Nickel‐doped Co3O4 electrocatalyst derived from bimetal zeolitic imidazolate frameworks for the oxygen evolution reaction of electrolysis

Abstract

Oxygen evolution reaction (OER), as a multi‐step coupled anode reaction, is more sluggish in kinetics than electrocatalytic hydrogen evolution reaction (HER). In order to overcome the potential barrier in OER, it is necessary to develop high‐efficient non‐noble metal catalysts for energy utilization. In this work, several NiCo‐ZIF materials with different molar ratios of Ni and Co were prepared by doping Ni2+ in the preparation of ZIF‐67 via a simple room temperature stirring method. After that, NiCo‐ZIF was calcined at 350°C in a muffle furnace to obtain corresponding Ni‐doped Co3O4 (Ni‐Co3O4). Ni‐Co3O4 catalyst exhibits a low overpotential (η ≈ 203 mV @10 mA cm−2), a small Tafel slope (111.0 mV dec−1) and prominent stability for OER in 1 M KOH solution, which is higher than for a commercially available Ir/C electrocatalyst (η ≈ 350 mV @10 mA cm−2).

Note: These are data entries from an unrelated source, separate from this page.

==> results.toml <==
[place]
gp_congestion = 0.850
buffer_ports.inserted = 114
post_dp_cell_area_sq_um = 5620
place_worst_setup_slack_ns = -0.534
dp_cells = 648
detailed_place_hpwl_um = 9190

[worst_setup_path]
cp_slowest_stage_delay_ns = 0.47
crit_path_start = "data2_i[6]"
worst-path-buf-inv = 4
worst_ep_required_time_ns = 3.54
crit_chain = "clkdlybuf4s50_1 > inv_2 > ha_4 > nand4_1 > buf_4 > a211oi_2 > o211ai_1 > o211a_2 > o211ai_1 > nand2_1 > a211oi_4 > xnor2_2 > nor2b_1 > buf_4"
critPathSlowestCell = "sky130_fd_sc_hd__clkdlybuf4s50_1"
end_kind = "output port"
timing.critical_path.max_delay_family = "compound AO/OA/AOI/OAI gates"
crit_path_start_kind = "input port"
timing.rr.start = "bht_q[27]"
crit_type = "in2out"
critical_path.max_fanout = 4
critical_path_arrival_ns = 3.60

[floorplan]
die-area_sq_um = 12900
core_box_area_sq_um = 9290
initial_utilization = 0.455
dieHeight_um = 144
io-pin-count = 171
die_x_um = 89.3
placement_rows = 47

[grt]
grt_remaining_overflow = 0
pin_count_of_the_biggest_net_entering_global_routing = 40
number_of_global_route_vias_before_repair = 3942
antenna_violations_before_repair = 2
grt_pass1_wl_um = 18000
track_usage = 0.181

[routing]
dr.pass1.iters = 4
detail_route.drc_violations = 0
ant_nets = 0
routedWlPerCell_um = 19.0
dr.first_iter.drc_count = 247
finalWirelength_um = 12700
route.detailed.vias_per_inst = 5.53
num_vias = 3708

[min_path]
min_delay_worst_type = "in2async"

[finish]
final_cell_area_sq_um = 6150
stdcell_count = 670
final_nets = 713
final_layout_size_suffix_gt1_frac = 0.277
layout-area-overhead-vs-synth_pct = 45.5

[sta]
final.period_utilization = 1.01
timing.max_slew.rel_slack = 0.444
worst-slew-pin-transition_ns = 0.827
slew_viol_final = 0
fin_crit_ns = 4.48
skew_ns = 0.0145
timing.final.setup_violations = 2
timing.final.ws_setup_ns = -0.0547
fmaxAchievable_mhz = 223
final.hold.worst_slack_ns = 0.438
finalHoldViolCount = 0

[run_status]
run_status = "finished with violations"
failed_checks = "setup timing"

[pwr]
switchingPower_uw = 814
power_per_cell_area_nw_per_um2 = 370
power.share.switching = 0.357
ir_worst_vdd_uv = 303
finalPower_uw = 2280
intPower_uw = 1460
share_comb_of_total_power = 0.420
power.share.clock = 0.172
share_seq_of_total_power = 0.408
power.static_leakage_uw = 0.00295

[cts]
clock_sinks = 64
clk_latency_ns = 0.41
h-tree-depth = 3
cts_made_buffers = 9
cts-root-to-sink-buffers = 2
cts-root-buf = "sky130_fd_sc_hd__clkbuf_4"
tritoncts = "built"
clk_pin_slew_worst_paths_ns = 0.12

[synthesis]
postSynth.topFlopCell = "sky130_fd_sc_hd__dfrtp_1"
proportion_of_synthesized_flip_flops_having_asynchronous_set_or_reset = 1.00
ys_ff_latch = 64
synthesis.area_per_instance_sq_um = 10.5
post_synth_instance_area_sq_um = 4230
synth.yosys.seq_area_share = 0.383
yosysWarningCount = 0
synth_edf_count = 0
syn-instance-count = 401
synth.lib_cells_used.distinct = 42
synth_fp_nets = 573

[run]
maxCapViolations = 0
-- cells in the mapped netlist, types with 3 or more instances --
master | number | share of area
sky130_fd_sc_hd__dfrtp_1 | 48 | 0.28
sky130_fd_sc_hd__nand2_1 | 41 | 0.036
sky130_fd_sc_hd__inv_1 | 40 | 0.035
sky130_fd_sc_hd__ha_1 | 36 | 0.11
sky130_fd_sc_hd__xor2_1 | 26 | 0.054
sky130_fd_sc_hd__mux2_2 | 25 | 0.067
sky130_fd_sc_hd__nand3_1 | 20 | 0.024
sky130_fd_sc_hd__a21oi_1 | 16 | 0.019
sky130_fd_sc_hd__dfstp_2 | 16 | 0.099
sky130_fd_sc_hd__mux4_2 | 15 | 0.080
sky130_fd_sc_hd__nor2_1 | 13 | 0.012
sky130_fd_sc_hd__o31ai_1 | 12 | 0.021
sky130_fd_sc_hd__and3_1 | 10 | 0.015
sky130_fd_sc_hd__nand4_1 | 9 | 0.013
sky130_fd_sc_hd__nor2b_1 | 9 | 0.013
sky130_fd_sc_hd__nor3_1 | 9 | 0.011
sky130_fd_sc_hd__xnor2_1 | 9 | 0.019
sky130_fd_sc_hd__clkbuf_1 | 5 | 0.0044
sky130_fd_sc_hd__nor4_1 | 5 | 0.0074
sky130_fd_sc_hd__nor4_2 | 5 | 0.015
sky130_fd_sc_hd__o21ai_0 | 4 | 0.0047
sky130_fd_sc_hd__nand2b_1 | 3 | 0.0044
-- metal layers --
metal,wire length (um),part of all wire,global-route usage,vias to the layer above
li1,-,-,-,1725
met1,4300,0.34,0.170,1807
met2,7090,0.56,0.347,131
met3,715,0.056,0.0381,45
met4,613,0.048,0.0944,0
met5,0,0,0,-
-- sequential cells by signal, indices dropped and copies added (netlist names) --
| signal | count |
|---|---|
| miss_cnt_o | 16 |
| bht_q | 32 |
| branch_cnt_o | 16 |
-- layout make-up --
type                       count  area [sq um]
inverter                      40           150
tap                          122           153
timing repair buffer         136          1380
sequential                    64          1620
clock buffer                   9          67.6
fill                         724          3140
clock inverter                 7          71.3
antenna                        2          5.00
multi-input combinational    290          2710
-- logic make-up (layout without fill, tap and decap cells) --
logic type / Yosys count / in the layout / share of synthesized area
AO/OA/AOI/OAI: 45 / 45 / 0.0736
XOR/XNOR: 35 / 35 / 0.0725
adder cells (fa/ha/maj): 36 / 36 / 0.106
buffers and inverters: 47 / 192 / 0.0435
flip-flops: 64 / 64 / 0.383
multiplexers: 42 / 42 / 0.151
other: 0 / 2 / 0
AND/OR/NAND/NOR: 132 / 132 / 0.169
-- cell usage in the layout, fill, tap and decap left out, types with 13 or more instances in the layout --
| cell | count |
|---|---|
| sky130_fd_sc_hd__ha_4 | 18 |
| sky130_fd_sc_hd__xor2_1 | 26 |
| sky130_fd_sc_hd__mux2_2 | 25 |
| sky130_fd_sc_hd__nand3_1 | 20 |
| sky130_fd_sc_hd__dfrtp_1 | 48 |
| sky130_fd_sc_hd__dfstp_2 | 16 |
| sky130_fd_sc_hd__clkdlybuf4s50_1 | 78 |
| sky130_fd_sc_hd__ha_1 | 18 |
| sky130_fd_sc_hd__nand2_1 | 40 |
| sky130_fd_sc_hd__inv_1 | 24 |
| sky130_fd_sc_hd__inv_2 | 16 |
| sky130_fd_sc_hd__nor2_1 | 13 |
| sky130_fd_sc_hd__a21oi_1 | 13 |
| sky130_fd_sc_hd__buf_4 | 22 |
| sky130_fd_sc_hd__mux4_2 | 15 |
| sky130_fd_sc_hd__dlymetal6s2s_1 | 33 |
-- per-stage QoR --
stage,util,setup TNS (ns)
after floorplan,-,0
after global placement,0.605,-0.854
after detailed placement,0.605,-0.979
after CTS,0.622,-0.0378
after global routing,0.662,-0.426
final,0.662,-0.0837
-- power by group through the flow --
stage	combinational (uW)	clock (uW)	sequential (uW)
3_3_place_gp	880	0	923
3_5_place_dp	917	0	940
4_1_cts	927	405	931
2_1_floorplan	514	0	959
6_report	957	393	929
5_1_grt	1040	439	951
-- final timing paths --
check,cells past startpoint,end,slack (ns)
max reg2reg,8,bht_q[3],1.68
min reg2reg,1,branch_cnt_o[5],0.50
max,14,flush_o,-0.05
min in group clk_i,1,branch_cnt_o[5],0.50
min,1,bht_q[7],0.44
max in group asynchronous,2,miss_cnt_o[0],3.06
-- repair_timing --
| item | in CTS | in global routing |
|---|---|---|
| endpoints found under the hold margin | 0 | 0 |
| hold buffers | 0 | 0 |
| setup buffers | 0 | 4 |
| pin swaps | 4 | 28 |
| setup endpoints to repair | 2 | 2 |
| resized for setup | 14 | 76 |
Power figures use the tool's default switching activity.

The higher electrochemical performance should be largely ascribed to the introduction of oxygen vacancies resulting from the Ni doping, which leads to the improved electrochemical active surface area (122.81 mF cm−2) and the topological structure of the dodecahedron, which is in favor of the good contact area between the catalyst and the electrolyte. The design and synthesis of ZIF‐derived catalyst in this work create a significative method to prepare efficient OER electrocatalysts.